◆ Aim of the exercise ◆
How many of the lines below hold the string "export"? Say only the number.
── Entries provided
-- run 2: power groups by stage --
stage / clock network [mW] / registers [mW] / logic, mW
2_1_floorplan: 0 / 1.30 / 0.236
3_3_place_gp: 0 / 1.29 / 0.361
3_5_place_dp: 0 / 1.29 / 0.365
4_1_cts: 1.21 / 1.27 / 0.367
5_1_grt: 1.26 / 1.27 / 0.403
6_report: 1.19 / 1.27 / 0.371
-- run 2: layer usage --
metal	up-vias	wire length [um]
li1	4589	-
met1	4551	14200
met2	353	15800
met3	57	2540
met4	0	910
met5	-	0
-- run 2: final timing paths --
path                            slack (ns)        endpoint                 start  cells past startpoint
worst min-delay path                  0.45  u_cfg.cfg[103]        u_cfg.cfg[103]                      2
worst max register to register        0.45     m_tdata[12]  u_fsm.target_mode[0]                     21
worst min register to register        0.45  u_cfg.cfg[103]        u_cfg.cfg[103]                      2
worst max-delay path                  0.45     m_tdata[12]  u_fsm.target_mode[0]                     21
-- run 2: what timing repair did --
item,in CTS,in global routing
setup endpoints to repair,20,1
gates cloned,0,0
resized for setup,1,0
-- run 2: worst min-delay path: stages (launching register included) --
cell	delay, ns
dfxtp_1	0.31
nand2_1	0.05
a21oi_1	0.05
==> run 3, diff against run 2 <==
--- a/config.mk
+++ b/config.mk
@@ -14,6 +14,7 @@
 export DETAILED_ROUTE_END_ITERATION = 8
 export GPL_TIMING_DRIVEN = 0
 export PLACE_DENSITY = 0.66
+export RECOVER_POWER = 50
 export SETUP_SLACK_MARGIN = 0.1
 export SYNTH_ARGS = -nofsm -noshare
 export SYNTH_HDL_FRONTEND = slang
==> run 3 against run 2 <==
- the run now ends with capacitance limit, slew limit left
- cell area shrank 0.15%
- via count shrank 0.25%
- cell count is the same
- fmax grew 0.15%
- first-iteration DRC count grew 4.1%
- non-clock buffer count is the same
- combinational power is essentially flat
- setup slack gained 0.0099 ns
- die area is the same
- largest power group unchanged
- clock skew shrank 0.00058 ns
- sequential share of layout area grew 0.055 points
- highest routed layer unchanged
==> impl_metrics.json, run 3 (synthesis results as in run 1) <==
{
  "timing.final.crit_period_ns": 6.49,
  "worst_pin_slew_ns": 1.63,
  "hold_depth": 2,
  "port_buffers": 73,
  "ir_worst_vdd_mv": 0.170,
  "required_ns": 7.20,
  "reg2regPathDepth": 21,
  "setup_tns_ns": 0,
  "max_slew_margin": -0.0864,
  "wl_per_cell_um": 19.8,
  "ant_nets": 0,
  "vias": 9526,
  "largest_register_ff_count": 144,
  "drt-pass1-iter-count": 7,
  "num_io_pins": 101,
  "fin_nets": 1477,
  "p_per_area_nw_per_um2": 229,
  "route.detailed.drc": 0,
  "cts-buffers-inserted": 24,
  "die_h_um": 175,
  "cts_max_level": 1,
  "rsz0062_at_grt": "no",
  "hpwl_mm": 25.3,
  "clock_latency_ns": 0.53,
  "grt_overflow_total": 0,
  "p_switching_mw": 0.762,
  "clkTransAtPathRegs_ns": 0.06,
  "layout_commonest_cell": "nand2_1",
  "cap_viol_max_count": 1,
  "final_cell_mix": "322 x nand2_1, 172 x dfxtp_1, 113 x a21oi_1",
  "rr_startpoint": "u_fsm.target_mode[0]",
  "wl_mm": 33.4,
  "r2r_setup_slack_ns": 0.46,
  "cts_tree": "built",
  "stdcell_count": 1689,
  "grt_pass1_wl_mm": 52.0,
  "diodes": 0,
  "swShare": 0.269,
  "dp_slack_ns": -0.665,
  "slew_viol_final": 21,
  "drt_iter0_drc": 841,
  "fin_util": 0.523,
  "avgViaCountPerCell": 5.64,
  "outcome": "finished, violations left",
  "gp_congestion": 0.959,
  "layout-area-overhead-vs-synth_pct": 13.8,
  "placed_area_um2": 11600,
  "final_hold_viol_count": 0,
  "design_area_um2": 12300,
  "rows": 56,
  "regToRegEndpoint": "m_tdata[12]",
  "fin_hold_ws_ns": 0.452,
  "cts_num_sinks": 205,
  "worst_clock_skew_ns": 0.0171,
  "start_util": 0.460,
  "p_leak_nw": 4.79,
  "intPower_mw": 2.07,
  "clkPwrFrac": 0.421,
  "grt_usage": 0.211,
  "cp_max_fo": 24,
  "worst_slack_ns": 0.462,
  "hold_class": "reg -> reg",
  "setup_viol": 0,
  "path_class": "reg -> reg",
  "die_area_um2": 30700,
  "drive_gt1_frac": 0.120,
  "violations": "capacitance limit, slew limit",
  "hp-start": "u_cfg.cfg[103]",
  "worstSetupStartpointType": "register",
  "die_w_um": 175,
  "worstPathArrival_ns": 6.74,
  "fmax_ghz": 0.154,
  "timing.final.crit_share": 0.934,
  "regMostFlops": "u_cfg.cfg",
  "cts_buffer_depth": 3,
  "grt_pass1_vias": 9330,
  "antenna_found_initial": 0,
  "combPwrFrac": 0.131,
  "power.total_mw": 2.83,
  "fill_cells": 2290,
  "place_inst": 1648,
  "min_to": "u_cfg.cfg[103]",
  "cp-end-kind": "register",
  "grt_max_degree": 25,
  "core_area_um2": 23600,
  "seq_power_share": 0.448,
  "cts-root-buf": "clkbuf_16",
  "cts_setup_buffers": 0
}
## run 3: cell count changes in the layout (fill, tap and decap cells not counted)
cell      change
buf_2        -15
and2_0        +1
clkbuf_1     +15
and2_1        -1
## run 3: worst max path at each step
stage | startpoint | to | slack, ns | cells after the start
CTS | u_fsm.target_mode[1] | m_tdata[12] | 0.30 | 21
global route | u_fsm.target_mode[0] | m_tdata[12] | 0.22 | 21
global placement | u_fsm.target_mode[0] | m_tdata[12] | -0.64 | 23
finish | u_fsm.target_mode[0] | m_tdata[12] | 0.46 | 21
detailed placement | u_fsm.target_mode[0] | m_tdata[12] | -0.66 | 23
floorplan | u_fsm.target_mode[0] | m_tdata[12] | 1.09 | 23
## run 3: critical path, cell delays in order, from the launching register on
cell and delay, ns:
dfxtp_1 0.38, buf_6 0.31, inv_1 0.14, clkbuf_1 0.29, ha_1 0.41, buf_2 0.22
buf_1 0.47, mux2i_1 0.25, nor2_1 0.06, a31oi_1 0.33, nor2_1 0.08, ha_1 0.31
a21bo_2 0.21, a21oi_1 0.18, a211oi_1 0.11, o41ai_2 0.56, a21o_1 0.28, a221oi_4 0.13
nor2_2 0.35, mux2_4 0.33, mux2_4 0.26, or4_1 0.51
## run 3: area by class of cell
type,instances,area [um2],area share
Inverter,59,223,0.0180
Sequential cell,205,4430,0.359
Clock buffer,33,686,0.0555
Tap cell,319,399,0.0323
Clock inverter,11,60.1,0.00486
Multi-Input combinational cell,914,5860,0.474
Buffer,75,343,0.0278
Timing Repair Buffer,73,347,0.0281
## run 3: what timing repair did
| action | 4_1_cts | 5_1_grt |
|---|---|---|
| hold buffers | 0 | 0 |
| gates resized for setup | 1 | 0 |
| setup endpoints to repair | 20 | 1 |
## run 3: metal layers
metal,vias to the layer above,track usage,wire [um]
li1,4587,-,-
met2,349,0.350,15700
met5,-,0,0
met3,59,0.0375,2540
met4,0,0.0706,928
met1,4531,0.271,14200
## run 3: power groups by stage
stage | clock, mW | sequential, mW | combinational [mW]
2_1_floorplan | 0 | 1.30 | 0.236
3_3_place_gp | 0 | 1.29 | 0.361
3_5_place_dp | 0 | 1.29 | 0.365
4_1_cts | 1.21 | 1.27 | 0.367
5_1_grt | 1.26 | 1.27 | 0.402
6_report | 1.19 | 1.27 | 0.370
────
◆ Result below ◆
7